* [Data for the task]:
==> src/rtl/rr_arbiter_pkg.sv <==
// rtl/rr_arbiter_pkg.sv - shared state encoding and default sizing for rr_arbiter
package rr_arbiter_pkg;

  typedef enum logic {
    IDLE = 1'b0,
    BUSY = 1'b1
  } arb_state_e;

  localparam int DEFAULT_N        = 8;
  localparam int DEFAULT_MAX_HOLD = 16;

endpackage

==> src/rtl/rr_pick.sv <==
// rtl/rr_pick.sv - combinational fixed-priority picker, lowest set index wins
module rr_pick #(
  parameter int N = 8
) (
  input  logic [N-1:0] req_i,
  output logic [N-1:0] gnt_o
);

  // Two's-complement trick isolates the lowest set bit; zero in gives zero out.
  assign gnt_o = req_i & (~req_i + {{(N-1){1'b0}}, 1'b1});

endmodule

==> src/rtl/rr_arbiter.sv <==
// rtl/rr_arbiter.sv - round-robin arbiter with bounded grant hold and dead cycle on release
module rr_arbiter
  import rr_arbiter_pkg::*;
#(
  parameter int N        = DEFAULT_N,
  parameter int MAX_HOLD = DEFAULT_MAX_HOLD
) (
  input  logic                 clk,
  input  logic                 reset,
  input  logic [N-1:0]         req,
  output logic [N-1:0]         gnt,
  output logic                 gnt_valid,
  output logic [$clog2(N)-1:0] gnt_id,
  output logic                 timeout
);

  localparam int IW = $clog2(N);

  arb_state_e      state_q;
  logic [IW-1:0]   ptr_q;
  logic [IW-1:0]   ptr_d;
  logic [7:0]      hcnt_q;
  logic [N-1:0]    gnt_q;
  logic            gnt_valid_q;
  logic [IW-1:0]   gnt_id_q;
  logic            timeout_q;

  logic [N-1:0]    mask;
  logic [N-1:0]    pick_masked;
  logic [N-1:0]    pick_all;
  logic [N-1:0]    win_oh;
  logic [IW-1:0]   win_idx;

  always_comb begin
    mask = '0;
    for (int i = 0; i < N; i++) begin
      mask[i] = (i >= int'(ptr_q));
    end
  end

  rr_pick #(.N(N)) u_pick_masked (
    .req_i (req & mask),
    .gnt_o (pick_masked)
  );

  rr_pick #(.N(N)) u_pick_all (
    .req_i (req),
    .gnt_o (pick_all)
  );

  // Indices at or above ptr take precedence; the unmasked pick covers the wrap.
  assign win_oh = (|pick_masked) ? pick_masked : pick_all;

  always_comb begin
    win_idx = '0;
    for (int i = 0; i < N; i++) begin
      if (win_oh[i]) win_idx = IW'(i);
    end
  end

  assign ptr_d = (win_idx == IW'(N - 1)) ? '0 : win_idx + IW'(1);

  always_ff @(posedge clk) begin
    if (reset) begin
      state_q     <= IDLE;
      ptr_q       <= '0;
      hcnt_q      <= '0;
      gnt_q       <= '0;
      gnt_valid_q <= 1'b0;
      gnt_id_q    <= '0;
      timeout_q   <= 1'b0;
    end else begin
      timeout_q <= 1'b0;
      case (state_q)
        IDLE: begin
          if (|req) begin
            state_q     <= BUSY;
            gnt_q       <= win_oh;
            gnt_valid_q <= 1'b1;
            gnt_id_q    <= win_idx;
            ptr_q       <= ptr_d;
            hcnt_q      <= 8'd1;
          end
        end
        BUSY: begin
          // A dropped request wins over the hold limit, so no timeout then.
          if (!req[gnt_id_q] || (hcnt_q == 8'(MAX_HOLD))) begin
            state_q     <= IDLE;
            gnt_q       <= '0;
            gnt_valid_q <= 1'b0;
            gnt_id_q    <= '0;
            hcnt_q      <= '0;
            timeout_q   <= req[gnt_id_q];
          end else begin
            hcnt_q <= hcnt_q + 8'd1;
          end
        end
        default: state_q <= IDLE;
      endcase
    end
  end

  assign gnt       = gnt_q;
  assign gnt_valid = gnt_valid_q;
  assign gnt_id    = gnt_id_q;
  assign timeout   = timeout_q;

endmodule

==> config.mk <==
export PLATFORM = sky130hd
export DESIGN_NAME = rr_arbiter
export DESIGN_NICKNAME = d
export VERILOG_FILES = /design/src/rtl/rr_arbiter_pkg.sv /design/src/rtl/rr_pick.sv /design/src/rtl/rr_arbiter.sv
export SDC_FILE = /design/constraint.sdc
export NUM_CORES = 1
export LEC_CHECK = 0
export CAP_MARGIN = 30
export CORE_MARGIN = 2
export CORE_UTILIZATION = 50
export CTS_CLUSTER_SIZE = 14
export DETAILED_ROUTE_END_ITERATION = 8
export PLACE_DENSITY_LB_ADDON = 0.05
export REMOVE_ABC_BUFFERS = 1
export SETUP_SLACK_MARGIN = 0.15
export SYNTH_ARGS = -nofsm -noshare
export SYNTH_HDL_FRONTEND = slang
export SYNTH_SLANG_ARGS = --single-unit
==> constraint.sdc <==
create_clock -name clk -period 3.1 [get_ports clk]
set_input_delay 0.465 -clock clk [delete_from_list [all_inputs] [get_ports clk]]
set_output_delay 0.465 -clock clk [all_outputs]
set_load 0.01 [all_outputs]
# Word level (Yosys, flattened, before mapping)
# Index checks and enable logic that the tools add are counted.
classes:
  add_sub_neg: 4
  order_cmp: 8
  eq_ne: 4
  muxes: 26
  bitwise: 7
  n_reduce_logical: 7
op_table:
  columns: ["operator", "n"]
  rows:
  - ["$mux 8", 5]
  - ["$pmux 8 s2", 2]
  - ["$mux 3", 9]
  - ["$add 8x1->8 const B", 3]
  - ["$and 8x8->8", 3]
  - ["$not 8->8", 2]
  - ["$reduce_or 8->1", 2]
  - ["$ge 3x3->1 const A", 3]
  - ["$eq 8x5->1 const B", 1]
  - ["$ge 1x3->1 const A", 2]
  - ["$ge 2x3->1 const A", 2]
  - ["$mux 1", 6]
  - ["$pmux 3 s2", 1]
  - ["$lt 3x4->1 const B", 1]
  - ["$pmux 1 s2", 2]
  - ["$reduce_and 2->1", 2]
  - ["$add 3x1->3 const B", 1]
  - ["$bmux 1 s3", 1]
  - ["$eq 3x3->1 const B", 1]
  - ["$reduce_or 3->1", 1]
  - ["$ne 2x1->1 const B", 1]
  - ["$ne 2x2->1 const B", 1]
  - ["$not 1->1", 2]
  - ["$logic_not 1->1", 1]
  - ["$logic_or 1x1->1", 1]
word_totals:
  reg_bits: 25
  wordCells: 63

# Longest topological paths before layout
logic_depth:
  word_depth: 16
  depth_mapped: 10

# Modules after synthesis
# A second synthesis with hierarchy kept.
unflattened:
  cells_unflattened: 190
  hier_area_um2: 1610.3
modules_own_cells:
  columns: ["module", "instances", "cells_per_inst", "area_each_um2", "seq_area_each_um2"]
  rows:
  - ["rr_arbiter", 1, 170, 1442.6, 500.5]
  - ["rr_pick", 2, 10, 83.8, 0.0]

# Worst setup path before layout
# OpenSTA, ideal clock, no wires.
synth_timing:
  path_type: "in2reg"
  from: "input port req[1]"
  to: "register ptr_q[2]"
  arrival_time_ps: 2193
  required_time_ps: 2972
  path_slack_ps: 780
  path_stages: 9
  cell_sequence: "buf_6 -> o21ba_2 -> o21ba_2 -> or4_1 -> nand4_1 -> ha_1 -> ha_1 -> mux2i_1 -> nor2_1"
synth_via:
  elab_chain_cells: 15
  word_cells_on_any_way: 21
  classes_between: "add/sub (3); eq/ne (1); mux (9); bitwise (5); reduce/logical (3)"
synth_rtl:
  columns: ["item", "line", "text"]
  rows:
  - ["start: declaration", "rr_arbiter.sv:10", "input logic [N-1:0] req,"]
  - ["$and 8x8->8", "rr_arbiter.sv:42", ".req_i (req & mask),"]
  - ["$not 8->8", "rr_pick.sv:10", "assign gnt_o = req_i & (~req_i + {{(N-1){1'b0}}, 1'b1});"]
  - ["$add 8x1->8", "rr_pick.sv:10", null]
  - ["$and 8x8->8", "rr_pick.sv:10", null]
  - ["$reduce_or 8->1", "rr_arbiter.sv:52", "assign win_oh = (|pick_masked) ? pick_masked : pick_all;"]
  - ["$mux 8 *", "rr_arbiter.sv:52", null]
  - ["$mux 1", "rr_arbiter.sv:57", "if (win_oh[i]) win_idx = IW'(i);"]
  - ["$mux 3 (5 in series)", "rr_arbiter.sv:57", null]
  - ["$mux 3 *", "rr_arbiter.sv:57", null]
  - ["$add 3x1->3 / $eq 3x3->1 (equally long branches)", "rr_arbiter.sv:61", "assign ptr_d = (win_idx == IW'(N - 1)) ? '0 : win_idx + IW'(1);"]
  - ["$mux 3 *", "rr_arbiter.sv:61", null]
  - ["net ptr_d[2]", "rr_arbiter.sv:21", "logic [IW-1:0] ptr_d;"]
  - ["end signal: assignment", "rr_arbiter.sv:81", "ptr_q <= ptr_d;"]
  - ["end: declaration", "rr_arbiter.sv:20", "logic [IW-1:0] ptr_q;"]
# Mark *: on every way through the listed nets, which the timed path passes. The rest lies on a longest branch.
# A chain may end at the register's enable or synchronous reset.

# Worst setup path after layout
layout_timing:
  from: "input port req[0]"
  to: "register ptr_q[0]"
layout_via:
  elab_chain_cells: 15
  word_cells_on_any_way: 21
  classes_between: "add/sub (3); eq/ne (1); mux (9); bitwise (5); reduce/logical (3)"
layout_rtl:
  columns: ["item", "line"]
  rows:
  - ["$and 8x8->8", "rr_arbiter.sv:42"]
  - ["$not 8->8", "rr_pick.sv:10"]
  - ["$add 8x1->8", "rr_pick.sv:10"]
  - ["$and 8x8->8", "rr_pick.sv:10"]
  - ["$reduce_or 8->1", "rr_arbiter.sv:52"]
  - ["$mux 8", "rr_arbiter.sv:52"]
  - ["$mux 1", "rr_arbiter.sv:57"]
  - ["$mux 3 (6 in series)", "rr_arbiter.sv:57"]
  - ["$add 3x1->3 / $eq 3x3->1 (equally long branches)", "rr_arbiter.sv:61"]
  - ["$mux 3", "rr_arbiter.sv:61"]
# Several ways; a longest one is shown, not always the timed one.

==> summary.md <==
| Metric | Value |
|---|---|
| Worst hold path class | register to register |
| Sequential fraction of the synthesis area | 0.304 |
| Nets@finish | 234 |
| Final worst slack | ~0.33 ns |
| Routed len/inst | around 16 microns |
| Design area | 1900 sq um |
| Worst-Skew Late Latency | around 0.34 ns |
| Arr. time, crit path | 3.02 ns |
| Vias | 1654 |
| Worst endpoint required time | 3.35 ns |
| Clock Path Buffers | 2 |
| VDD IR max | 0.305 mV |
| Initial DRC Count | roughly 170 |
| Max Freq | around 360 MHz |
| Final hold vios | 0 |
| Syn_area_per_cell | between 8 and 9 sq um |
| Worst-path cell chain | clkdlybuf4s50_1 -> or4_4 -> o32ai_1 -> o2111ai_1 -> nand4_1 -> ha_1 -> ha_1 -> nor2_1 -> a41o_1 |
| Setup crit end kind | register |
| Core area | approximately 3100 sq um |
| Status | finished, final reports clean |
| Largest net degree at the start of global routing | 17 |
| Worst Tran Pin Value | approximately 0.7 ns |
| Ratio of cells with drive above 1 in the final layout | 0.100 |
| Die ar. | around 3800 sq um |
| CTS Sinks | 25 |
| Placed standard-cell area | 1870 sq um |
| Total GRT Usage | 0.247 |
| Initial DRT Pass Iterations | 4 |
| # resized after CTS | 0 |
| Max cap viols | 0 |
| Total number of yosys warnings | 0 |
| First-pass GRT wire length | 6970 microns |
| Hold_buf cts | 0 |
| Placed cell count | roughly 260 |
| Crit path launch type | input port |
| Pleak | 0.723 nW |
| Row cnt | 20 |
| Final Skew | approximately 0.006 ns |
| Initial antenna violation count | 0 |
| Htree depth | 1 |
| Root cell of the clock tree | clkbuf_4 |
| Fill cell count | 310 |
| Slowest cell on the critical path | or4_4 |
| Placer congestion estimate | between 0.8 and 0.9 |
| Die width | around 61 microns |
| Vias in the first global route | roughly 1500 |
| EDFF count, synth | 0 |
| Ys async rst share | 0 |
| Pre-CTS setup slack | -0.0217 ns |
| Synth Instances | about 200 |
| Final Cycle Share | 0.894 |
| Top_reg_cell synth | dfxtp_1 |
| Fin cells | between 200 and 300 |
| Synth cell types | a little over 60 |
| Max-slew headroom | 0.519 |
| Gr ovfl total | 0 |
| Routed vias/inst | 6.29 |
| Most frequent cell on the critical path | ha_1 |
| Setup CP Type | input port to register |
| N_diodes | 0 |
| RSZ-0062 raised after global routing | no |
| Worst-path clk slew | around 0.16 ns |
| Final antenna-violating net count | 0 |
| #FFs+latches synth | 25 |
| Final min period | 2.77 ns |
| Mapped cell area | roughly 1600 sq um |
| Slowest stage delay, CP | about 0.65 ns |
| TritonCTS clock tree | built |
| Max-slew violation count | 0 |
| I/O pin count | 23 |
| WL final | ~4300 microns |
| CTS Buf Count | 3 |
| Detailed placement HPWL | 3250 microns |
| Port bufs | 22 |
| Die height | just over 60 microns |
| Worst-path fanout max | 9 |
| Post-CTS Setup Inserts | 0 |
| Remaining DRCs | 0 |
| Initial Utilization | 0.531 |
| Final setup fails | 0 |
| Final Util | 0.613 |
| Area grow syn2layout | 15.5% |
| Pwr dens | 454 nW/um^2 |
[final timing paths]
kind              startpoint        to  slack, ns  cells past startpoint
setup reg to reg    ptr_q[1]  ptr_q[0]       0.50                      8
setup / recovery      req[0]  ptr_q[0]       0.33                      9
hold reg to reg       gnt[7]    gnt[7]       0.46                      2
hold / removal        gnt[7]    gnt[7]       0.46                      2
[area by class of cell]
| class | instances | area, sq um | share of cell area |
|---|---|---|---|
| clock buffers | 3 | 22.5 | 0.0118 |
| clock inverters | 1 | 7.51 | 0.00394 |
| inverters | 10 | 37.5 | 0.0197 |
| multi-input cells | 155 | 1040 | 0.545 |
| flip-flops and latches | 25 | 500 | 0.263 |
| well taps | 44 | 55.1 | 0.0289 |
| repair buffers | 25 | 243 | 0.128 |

* * *

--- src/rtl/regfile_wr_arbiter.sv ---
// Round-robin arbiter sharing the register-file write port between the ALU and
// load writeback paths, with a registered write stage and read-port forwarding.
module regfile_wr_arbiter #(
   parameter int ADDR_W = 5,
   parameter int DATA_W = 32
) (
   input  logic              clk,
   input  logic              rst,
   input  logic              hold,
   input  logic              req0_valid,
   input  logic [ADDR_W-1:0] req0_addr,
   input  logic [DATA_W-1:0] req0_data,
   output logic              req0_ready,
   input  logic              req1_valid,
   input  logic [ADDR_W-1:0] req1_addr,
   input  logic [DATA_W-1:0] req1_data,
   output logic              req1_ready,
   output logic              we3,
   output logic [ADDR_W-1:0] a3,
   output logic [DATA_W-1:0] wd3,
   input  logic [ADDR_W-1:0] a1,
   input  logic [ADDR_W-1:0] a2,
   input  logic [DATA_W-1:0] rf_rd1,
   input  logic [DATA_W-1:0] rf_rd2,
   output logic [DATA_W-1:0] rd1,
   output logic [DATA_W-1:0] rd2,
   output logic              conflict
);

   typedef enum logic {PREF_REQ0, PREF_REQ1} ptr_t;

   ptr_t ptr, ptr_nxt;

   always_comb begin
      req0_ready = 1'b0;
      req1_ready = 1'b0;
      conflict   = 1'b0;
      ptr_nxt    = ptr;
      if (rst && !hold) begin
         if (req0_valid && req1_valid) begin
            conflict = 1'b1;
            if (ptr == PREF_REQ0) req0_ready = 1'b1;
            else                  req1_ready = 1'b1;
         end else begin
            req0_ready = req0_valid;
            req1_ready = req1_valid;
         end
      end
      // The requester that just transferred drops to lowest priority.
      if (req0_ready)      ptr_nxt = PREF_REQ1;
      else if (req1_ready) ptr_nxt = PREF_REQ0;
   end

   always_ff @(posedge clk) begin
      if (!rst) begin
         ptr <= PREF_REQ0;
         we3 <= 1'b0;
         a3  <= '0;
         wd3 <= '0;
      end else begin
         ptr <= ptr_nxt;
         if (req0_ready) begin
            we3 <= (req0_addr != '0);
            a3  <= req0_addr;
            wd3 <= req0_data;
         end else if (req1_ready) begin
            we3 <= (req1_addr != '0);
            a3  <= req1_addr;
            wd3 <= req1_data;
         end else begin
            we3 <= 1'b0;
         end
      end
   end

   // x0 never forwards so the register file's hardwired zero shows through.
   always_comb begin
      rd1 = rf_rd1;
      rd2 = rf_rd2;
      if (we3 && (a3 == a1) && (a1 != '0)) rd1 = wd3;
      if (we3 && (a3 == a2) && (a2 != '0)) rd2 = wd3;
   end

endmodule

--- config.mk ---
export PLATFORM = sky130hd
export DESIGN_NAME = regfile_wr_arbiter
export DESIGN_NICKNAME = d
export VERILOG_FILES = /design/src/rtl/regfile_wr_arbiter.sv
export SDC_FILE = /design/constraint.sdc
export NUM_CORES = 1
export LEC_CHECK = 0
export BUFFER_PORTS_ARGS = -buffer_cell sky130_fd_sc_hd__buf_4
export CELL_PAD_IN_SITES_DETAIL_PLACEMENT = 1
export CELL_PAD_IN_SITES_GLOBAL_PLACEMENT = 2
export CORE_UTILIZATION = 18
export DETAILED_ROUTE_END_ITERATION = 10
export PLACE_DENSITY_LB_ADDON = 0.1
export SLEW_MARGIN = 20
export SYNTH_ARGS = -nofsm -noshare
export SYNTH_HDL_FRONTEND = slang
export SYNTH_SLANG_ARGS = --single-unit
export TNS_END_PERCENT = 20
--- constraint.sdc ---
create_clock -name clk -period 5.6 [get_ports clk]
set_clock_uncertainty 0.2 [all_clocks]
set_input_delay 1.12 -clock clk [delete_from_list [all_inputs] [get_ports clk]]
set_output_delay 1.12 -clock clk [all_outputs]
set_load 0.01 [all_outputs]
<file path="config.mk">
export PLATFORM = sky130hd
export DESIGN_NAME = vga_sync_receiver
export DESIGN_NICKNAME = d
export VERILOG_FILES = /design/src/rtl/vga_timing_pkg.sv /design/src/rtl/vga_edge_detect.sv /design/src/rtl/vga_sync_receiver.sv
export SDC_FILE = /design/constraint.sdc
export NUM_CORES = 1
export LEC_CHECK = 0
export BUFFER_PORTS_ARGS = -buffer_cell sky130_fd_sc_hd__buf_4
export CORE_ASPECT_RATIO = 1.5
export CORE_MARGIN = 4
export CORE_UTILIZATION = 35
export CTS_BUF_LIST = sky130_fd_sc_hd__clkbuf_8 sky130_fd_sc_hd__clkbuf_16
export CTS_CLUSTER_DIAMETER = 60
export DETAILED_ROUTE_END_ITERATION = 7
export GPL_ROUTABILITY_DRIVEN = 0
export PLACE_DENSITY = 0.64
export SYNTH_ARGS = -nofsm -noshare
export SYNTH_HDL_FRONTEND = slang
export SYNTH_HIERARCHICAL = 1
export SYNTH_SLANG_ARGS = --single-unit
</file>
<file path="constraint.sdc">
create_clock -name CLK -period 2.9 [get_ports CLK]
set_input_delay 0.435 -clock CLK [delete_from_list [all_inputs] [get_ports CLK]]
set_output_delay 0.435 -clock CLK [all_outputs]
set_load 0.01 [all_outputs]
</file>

* [To do]:
Go through the material above line by line and state how many lines contain "timed". Give only the number.

* [Task solution]:
2